Sunday, January 24, 2010

Templar Kit Project - Part 1

Ah... Sunday Afternoon! Time to sit down at the painting desk, put on a WM podcast episode, and start a new project. This last week I bought my first PP plastic kit: the Protectorate Heavy Warjack kit. There's a lot of controversy about PP going with plastics, and I figured I'd provide my own perspective by actually walking through my assembly and painting of this kit. My goal here is to review the benefits and drawbacks of plastics. I should note that long ago I played Warhammer 40k (15+ years ago), and so I'm familiar with old plastic kit bashing, so I'm not a neophyte in this arena. However I also have a certain preference for metal models.

Please note that I'll be writing these posts as I'm actually doing the steps I'm writing about, so it may be a little disjointed.

The Product:
My first impression of the kit is pretty favorable. It includes all the parts to build a Vanquisher, Crusader, or Templar. It also includes the cards for all three. The plastic parts are all in a series of connected plastic bags. Everything is packaged so that it's easy to review that all the parts are there. As you can see from the picture, it's mostly the same parts for all 3 jacks with the exception of the arms/hands and heads. It didn't take me more than about a minute to decide to magnetize the arms. It should be pretty easy to do it and it's a project I've wanted to try for quite a while now.

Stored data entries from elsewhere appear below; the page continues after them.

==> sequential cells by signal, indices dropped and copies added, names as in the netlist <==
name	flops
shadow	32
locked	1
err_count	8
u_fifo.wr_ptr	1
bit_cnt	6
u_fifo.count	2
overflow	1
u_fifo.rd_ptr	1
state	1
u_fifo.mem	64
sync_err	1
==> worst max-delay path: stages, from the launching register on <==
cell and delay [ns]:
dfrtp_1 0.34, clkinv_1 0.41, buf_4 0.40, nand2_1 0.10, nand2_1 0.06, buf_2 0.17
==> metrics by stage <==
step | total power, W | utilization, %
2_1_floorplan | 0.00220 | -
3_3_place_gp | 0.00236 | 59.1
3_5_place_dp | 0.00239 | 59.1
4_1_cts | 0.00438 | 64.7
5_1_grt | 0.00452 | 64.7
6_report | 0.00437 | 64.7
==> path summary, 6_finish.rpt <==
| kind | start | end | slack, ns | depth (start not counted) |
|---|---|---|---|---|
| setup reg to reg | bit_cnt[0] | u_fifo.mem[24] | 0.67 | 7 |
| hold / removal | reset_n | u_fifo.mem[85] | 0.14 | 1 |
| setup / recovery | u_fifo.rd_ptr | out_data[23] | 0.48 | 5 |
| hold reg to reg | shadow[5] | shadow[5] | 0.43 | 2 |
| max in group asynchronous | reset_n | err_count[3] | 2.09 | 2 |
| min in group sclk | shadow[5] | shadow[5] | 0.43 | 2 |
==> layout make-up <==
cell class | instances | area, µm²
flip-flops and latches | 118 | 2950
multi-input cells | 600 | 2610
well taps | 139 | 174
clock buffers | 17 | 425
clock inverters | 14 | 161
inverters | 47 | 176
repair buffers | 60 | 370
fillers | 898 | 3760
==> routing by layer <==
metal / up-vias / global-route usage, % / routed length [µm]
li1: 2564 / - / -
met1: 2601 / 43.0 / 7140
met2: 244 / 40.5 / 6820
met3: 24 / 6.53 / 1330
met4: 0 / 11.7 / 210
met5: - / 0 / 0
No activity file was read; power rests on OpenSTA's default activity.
--- src/rtl/ifu_axi_fetch.sv ---
// rtl/ifu_axi_fetch.sv - single-outstanding AXI-lite instruction fetch initiator with flush
module ifu_axi_fetch #(
  parameter int ADDR_W = ifu_axi_pkg::ADDR_W,
  parameter int DATA_W = ifu_axi_pkg::DATA_W
) (
  input  logic              clk,
  input  logic              rst_n,
  input  logic              req_valid,
  output logic              req_ready,
  input  logic [63:0]       req_pc,
  input  logic              flush,
  output logic              inst_valid,
  input  logic              inst_ready,
  output logic [31:0]       inst,
  output logic [63:0]       inst_pc,
  output logic              inst_err,
  output logic [ADDR_W-1:0] araddr,
  output logic              arvalid,
  input  logic              arready,
  input  logic [DATA_W-1:0] rdata,
  input  logic              rvalid,
  output logic              rready,
  input  logic              rresp
);

  import ifu_axi_pkg::*;

  fetch_state_t      state_q, state_d;
  logic [63:0]       pc_q, pc_d;
  logic              drop_q, drop_d;
  logic [ADDR_W-1:0] araddr_d;
  logic              arvalid_d, rready_d;
  logic              inst_valid_d, inst_err_d;
  logic [INST_W-1:0] inst_d;
  logic [63:0]       inst_pc_d;

  // A new PC is only taken when nothing is outstanding and no flush is pending.
  assign req_ready = (state_q == IDLE) && !flush;

  // Next-state and next-register values; every register holds unless a handshake moves it.
  always_comb begin
    state_d      = state_q;
    pc_d         = pc_q;
    drop_d       = drop_q;
    araddr_d     = araddr;
    arvalid_d    = arvalid;
    rready_d     = rready;
    inst_valid_d = inst_valid;
    inst_d       = inst;
    inst_pc_d    = inst_pc;
    inst_err_d   = inst_err;
    case (state_q)
      IDLE: begin
        if (req_valid && req_ready) begin
          pc_d      = req_pc;
          araddr_d  = req_pc[ADDR_W-1:0];
          arvalid_d = 1'b1;
          state_d   = ADDR;
        end
      end
      ADDR: begin
        // arvalid cannot be withdrawn, so a flush only marks the beat for discard.
        if (flush) drop_d = 1'b1;
        if (arready) begin
          arvalid_d = 1'b0;
          rready_d  = 1'b1;
          state_d   = DATA;
        end
      end
      DATA: begin
        if (rvalid) begin
          rready_d = 1'b0;
          if (drop_q || flush) begin
            drop_d  = 1'b0;
            state_d = IDLE;
          end else begin
            inst_d       = pc_q[2] ? rdata[2*INST_W-1:INST_W] : rdata[INST_W-1:0];
            inst_pc_d    = pc_q;
            inst_err_d   = rresp;
            inst_valid_d = 1'b1;
            state_d      = HOLD;
          end
        end else if (flush) begin
          drop_d = 1'b1;
        end
      end
      HOLD: begin
        if (flush || inst_ready) begin
          inst_valid_d = 1'b0;
          state_d      = IDLE;
        end
      end
      default: state_d = IDLE;
    endcase
  end

  // State and all registered outputs; reset abandons any transaction immediately.
  always_ff @(posedge clk or negedge rst_n) begin
    if (!rst_n) begin
      state_q    <= IDLE;
      pc_q       <= '0;
      drop_q     <= 1'b0;
      araddr     <= '0;
      arvalid    <= 1'b0;
      rready     <= 1'b0;
      inst_valid <= 1'b0;
      inst       <= '0;
      inst_pc    <= '0;
      inst_err   <= 1'b0;
    end else begin
      state_q    <= state_d;
      pc_q       <= pc_d;
      drop_q     <= drop_d;
      araddr     <= araddr_d;
      arvalid    <= arvalid_d;
      rready     <= rready_d;
      inst_valid <= inst_valid_d;
      inst       <= inst_d;
      inst_pc    <= inst_pc_d;
      inst_err   <= inst_err_d;
    end
  end

endmodule

--- config.mk ---
export PLATFORM = sky130hd
export DESIGN_NAME = ifu_axi_fetch
export DESIGN_NICKNAME = d
export VERILOG_FILES = /design/src/rtl/ifu_axi_pkg.sv /design/src/rtl/ifu_axi_fetch.sv
export SDC_FILE = /design/constraint.sdc
export NUM_CORES = 1
export LEC_CHECK = 0
export CAP_MARGIN = 20
export CORE_MARGIN = 1
export CORE_UTILIZATION = 44
export CTS_CLUSTER_SIZE = 10
export DETAILED_ROUTE_END_ITERATION = 7
export PLACE_DENSITY = 0.81
export SETUP_SLACK_MARGIN = 0.1
export SLEW_MARGIN = 0
export SYNTH_ARGS = -nofsm -noshare
export SYNTH_HDL_FRONTEND = slang
export SYNTH_SLANG_ARGS = --single-unit
export TNS_END_PERCENT = 10
--- constraint.sdc ---
create_clock -name clk -period 2.7 [get_ports clk]
set_clock_uncertainty 0.15 [all_clocks]
set_input_delay 0.54 -clock clk [delete_from_list [all_inputs] [get_ports clk]]
set_output_delay 0.54 -clock clk [all_outputs]
set_load 0.03 [all_outputs]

Detail-wise, I was a bit concerned about the pieces. I grabbed my Crusader and Vanquisher from the display case to compare parts. Overall, I can't say the detail level is noticeably lower. There's pieces that seem less detailed, and others that seem more detailed. The plastic pieces definitely have the option of sharper edges, whereas metals don't seem to support that. My impression on this kit is that any reduced detail level is more a reflection of the sculpting and not the material or casting method. I'll be curious to see other kits.

Trimming:
Trimming the plastic parts is pretty easy. As opposed to metals where I almost entirely use micro-files, for these I entirely used a hobby knife. In general these seem to be relatively few mold lines, but that's typical for a new kit. I definitely found that it was harder for my eye to pick out the mold lines on these plastic pieces, primarily due to it being a material I'm not used to. However the hobby knife definitely makes quick work of mold lines and trimming went pretty fast. I will say that the mess factor of plastics is different. With metals, there are lots of little flakes and filing which have their own challenge to clean up. Plastics tend to create little strips and being light, their static electricity makes them stick to things.

I also used this opportunity to try the hair-dryer trick. Sho'nuff, it works like a charm. I took the Vanquisher flail hand attachment and held the chain under a hair dryer. After a few seconds I could see it bend by gravity alone. At that point I turned off the hair dryer and held it in the position I wanted it to stay in. I blew lightly on it to cool it back down and viola! Very easy I must say.

Well, that's enough for today. Next time I'll cover the assembly, since that will turn into a pretty large step. I'm include the magnetizing as well most likely.

1 comment:

Deacis said...

Nice! Hoping my kit will arrive at my doorstep soon. Going to use the hairdryer too, thanx for the tip. Magnetizing sounds like a good plan too!